GlaxoSmithKline (NYSE: GSK) is having a tougher time than expected generating sales in Europe as the credit crisis leads governments to cut prices, Chief Executive Officer Andrew Witty says.

“What we’ve seen in the last three, four months is a much higher level of price pressure than we had anticipated, which is of course making short-term trading more challenging than expected,” Witty said in an interview in Brussels on Wednesday. “Nothing has improved since the first quarter,” when Glaxo’s European sales dropped 6 percent from the previous year.

The sovereign-debt crisis may trim industrywide drug prices by as much as 6 percent this year, Witty said. European governments are more critically reviewing new drugs and rejecting medicines that don’t meet stringent cost-benefit criteria, to the possible long-term detriment of patients, the CEO said.

Glaxo shares fell as much as 0.8 percent after Bloomberg reported Witty’s comments, and were up 0.3 percent  in London.
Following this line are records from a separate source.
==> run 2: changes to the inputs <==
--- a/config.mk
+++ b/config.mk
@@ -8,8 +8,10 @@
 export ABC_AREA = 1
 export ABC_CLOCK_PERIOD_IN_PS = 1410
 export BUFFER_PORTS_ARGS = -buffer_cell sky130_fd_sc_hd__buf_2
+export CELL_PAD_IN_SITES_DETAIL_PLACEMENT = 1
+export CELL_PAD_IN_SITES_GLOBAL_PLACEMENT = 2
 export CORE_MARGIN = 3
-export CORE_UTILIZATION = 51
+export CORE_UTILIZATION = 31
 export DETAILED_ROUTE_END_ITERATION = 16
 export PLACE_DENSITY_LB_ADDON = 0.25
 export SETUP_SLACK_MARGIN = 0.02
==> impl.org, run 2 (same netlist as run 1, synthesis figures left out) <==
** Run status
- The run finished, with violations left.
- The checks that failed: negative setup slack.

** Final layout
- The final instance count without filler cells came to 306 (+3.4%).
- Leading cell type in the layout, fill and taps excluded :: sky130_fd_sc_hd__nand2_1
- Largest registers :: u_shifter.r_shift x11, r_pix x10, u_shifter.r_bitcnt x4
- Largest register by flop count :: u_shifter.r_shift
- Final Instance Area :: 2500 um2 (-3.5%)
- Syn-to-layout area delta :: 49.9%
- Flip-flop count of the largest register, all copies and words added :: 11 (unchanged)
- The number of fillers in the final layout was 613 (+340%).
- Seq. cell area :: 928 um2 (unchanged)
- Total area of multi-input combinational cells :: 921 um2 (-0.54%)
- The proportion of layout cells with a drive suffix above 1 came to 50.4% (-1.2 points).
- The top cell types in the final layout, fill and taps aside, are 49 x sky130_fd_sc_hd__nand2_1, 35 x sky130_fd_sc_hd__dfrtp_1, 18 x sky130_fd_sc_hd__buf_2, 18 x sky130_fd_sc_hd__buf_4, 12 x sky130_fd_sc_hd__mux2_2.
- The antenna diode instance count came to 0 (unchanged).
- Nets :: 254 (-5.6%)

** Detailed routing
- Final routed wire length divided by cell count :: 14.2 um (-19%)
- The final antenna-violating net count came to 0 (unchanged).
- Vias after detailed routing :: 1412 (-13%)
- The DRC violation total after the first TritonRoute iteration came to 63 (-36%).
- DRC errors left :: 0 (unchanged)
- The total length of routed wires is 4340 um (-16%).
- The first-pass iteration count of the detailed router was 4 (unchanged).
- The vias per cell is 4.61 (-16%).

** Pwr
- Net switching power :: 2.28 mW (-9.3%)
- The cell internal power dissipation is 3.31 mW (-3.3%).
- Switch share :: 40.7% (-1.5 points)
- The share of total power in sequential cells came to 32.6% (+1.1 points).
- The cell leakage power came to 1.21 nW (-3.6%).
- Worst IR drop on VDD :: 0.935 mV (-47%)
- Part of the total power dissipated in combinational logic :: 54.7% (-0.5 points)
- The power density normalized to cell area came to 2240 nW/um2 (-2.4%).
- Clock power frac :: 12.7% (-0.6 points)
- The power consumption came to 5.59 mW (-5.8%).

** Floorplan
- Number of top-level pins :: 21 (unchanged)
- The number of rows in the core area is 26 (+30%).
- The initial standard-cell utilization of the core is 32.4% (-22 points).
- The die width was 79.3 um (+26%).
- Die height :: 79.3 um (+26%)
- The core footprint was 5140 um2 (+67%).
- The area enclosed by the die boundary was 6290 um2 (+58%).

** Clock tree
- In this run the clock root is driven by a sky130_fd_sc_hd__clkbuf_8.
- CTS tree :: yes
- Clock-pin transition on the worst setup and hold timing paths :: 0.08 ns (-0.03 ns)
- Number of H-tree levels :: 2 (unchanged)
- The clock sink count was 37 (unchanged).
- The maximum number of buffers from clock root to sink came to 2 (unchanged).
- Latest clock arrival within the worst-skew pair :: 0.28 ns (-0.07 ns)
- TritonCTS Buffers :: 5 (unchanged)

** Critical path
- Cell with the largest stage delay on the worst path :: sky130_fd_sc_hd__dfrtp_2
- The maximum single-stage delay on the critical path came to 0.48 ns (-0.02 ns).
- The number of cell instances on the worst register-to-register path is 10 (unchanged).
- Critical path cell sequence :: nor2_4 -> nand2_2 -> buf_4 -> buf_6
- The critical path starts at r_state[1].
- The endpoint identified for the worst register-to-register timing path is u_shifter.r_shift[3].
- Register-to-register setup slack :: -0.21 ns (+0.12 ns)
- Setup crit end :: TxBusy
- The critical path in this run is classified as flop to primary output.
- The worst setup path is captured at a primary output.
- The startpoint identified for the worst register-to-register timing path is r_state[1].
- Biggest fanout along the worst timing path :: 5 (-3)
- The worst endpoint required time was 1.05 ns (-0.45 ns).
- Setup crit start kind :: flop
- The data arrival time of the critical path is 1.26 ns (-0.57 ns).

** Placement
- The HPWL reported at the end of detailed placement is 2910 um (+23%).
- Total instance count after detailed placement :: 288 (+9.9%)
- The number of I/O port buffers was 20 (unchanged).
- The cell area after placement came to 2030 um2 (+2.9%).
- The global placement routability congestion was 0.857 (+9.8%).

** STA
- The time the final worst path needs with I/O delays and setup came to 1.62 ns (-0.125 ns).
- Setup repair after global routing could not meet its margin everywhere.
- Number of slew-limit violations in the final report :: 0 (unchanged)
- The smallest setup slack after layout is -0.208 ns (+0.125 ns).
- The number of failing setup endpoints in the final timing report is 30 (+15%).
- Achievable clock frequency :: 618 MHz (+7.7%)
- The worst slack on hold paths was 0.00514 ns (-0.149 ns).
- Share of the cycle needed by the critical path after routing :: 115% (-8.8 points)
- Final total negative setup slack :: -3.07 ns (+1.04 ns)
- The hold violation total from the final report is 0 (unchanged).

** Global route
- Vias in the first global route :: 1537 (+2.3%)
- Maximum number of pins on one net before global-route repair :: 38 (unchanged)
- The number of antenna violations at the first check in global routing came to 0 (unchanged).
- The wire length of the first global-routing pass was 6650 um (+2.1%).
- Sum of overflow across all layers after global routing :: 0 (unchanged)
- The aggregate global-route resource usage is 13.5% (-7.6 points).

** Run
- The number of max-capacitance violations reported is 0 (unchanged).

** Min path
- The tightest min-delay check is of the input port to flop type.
--- config.mk ---
export PLATFORM = sky130hd
export DESIGN_NAME = execute_pipe
export DESIGN_NICKNAME = d
export VERILOG_FILES = /design/src/rtl/execute_pipe.sv
export SDC_FILE = /design/constraint.sdc
export NUM_CORES = 1
export LEC_CHECK = 0
export CAP_MARGIN = 20
export CORE_MARGIN = 3
export CORE_UTILIZATION = 40
export DETAILED_ROUTE_END_ITERATION = 12
export MAX_ROUTING_LAYER = met4
export PLACE_DENSITY_LB_ADDON = 0.3
export REMOVE_ABC_BUFFERS = 1
export SKIP_LAST_GASP = 1
export SYNTH_ARGS = -nofsm -noshare
export SYNTH_HDL_FRONTEND = slang
export SYNTH_SLANG_ARGS = --single-unit
--- constraint.sdc ---
create_clock -name clk -period 5.08 [get_ports clk]
set_input_delay 1.016 -clock clk [delete_from_list [all_inputs] [get_ports clk]]
set_output_delay 1.016 -clock clk [all_outputs]
set_load 0.02 [all_outputs]
--- src/rtl/execute_pipe.sv ---
// Registered MIPS execute stage: single-cycle ALU ops plus an iterative
// shift-add multiplier / restoring divider behind valid/ready handshakes.
module execute_pipe #(
  parameter int WIDTH = 32
) (
  input  logic             clk,
  input  logic             rst_n,
  input  logic             in_valid,
  output logic             in_ready,
  input  logic [WIDTH-1:0] read_data1,
  input  logic [WIDTH-1:0] read_data2,
  input  logic [WIDTH-1:0] immediate,
  input  logic             ALUsrc,
  input  logic [3:0]       ALU_control_lines,
  output logic             out_valid,
  input  logic             out_ready,
  output logic [WIDTH-1:0] ALU_result,
  output logic [WIDTH-1:0] result_hi,
  output logic             zero,
  output logic             overflow,
  output logic             div_by_zero
);

  localparam int CW = $clog2(WIDTH + 1);

  localparam logic [3:0] OP_AND   = 4'b0000;
  localparam logic [3:0] OP_OR    = 4'b0001;
  localparam logic [3:0] OP_ADD   = 4'b0010;
  localparam logic [3:0] OP_SUB   = 4'b0110;
  localparam logic [3:0] OP_SLT   = 4'b0111;
  localparam logic [3:0] OP_NOR   = 4'b1100;
  localparam logic [3:0] OP_MULTU = 4'b1000;
  localparam logic [3:0] OP_DIVU  = 4'b1001;

  typedef enum logic [1:0] {
    ST_IDLE = 2'd0,
    ST_BUSY = 2'd1,
    ST_HOLD = 2'd2
  } state_t;

  state_t           state_r;
  logic [CW-1:0]    cnt_r;
  logic             is_div_r;
  logic [WIDTH-1:0] a_r;
  logic [WIDTH-1:0] b_r;
  logic [WIDTH-1:0] hi_r;
  logic [WIDTH-1:0] lo_r;

  logic [WIDTH-1:0] b_sel_s;
  logic             accept_s;
  logic             is_multi_s;
  logic [WIDTH-1:0] add_s;
  logic [WIDTH-1:0] sub_s;
  logic [WIDTH-1:0] alu_res_s;
  logic             alu_ovf_s;
  logic [WIDTH:0]   mul_sum_s;
  logic [WIDTH:0]   div_shift_s;
  logic [WIDTH-1:0] step_hi_s;
  logic [WIDTH-1:0] step_lo_s;
  logic [WIDTH-1:0] fin_res_s;
  logic [WIDTH-1:0] fin_hi_s;
  logic             fin_dbz_s;

  // Ready is a pure function of state and downstream ready, never of in_valid.
  always_comb begin
    in_ready   = (state_r == ST_IDLE) || ((state_r == ST_HOLD) && out_ready);
    accept_s   = in_valid && in_ready;
    b_sel_s    = ALUsrc ? immediate : read_data2;
    is_multi_s = (ALU_control_lines == OP_MULTU) || (ALU_control_lines == OP_DIVU);
    add_s      = read_data1 + b_sel_s;
    sub_s      = read_data1 - b_sel_s;
  end

  // Single-cycle ALU result and signed overflow for the presented operation.
  always_comb begin
    alu_res_s = {WIDTH{1'b0}};
    alu_ovf_s = 1'b0;
    case (ALU_control_lines)
      OP_AND: alu_res_s = read_data1 & b_sel_s;
      OP_OR:  alu_res_s = read_data1 | b_sel_s;
      OP_NOR: alu_res_s = ~(read_data1 | b_sel_s);
      OP_SLT: alu_res_s = {{(WIDTH-1){1'b0}}, ($signed(read_data1) < $signed(b_sel_s))};
      OP_ADD: begin
        alu_res_s = add_s;
        alu_ovf_s = (read_data1[WIDTH-1] == b_sel_s[WIDTH-1]) &&
                    (add_s[WIDTH-1] != read_data1[WIDTH-1]);
      end
      OP_SUB: begin
        alu_res_s = sub_s;
        alu_ovf_s = (read_data1[WIDTH-1] != b_sel_s[WIDTH-1]) &&
                    (sub_s[WIDTH-1] != read_data1[WIDTH-1]);
      end
      default: begin
        alu_res_s = {WIDTH{1'b0}};
        alu_ovf_s = 1'b0;
      end
    endcase
  end

  // One engine iteration; hi_r holds partial product or running remainder.
  always_comb begin
    mul_sum_s   = {1'b0, hi_r} + (lo_r[0] ? {1'b0, b_r} : {(WIDTH+1){1'b0}});
    div_shift_s = {hi_r, lo_r[WIDTH-1]};
    if (is_div_r) begin
      if (div_shift_s >= {1'b0, b_r}) begin
        // Remainder stays below B, so the low-bit difference is exact.
        step_hi_s = div_shift_s[WIDTH-1:0] - b_r;
        step_lo_s = {lo_r[WIDTH-2:0], 1'b1};
      end else begin
        step_hi_s = div_shift_s[WIDTH-1:0];
        step_lo_s = {lo_r[WIDTH-2:0], 1'b0};
      end
    end else begin
      step_hi_s = mul_sum_s[WIDTH:1];
      step_lo_s = {mul_sum_s[0], lo_r[WIDTH-1:1]};
    end
  end

  // Values registered on the final engine iteration.
  always_comb begin
    fin_res_s = step_lo_s;
    fin_hi_s  = step_hi_s;
    fin_dbz_s = 1'b0;
    if (is_div_r && (b_r == {WIDTH{1'b0}})) begin
      fin_res_s = {WIDTH{1'b1}};
      fin_hi_s  = a_r;
      fin_dbz_s = 1'b1;
    end else begin
      fin_dbz_s = 1'b0;
    end
  end

  // Stage FSM, engine registers and registered result outputs.
  always_ff @(posedge clk or negedge rst_n) begin
    if (!rst_n) begin
      state_r     <= ST_IDLE;
      cnt_r       <= {CW{1'b0}};
      is_div_r    <= 1'b0;
      a_r         <= {WIDTH{1'b0}};
      b_r         <= {WIDTH{1'b0}};
      hi_r        <= {WIDTH{1'b0}};
      lo_r        <= {WIDTH{1'b0}};
      out_valid   <= 1'b0;
      ALU_result  <= {WIDTH{1'b0}};
      result_hi   <= {WIDTH{1'b0}};
      zero        <= 1'b0;
      overflow    <= 1'b0;
      div_by_zero <= 1'b0;
    end else begin
      case (state_r)
        ST_IDLE, ST_HOLD: begin
          if (accept_s) begin
            if (is_multi_s) begin
              is_div_r  <= (ALU_control_lines == OP_DIVU);
              a_r       <= read_data1;
              b_r       <= b_sel_s;
              hi_r      <= {WIDTH{1'b0}};
              lo_r      <= read_data1;
              cnt_r     <= CW'(WIDTH);
              out_valid <= 1'b0;
              state_r   <= ST_BUSY;
            end else begin
              ALU_result  <= alu_res_s;
              result_hi   <= {WIDTH{1'b0}};
              zero        <= (alu_res_s == {WIDTH{1'b0}});
              overflow    <= alu_ovf_s;
              div_by_zero <= 1'b0;
              out_valid   <= 1'b1;
              state_r     <= ST_HOLD;
            end
          end else if ((state_r == ST_HOLD) && out_ready) begin
            out_valid <= 1'b0;
            state_r   <= ST_IDLE;
          end else begin
            state_r <= state_r;
          end
        end
        ST_BUSY: begin
          hi_r  <= step_hi_s;
          lo_r  <= step_lo_s;
          cnt_r <= cnt_r - CW'(1);
          if (cnt_r == CW'(1)) begin
            ALU_result  <= fin_res_s;
            result_hi   <= fin_hi_s;
            zero        <= (fin_res_s == {WIDTH{1'b0}});
            overflow    <= 1'b0;
            div_by_zero <= fin_dbz_s;
            out_valid   <= 1'b1;
            state_r     <= ST_HOLD;
          end else begin
            state_r <= ST_BUSY;
          end
        end
        default: begin
          out_valid <= 1'b0;
          state_r   <= ST_IDLE;
        end
      endcase
    end
  end

endmodule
The benchmark FTSE 100 Index, which includes Glaxo, rose 1.4 percent.

The so-called parallel trade, or exporting drugs from low- price countries to nations where they can be sold for more, also will hurt drug companies by causing shortages, Witty said in the interview.

“It feels that we’re not halfway through” the crisis, Witty said. “Six months ago, I thought we had plateaued, but it’s gotten worse.”

Witty was in the Belgian capital for the annual meeting of the European Federation of Pharmaceutical Industries and Associations, of which he is president.

Glaxo is not alone in voicing its concerns. Because some governments set drug prices based on levels in neighboring nations, the pressures are spreading, said Ruud Dobber, vice president of Europe, Middle East and Africa at AstraZeneca Plc, in a statement.

“European governments should not use price changes we have accepted in countries with specific financial issues to drive down their short-term health-care bills through reference pricing,” he said. “This would dramatically reduce our ability to get medicines to patients in the long-term.”

To cope with the crisis, Witty will implement plans to make Glaxo’s manufacturing processes more efficient and improve capacity utilization over the next two to three years and also cut administrative costs, he said. The company has already reduced its European sales force by about half over the last four or five years, so “it’s more or less the right size.”

Given the difficulty in meeting conditions for reimbursement for new drugs, Glaxo is likely to prioritize certain European countries when introducing them, Witty said. Over the long term, governments will need to raise drug budgets by cutting spending elsewhere, he said.

“What are they saying, that they don’t want any new drugs ever? The drug budget will have to be expanded.”

[GSK operates its North American headquarters in Research Triangle Park, N.C.]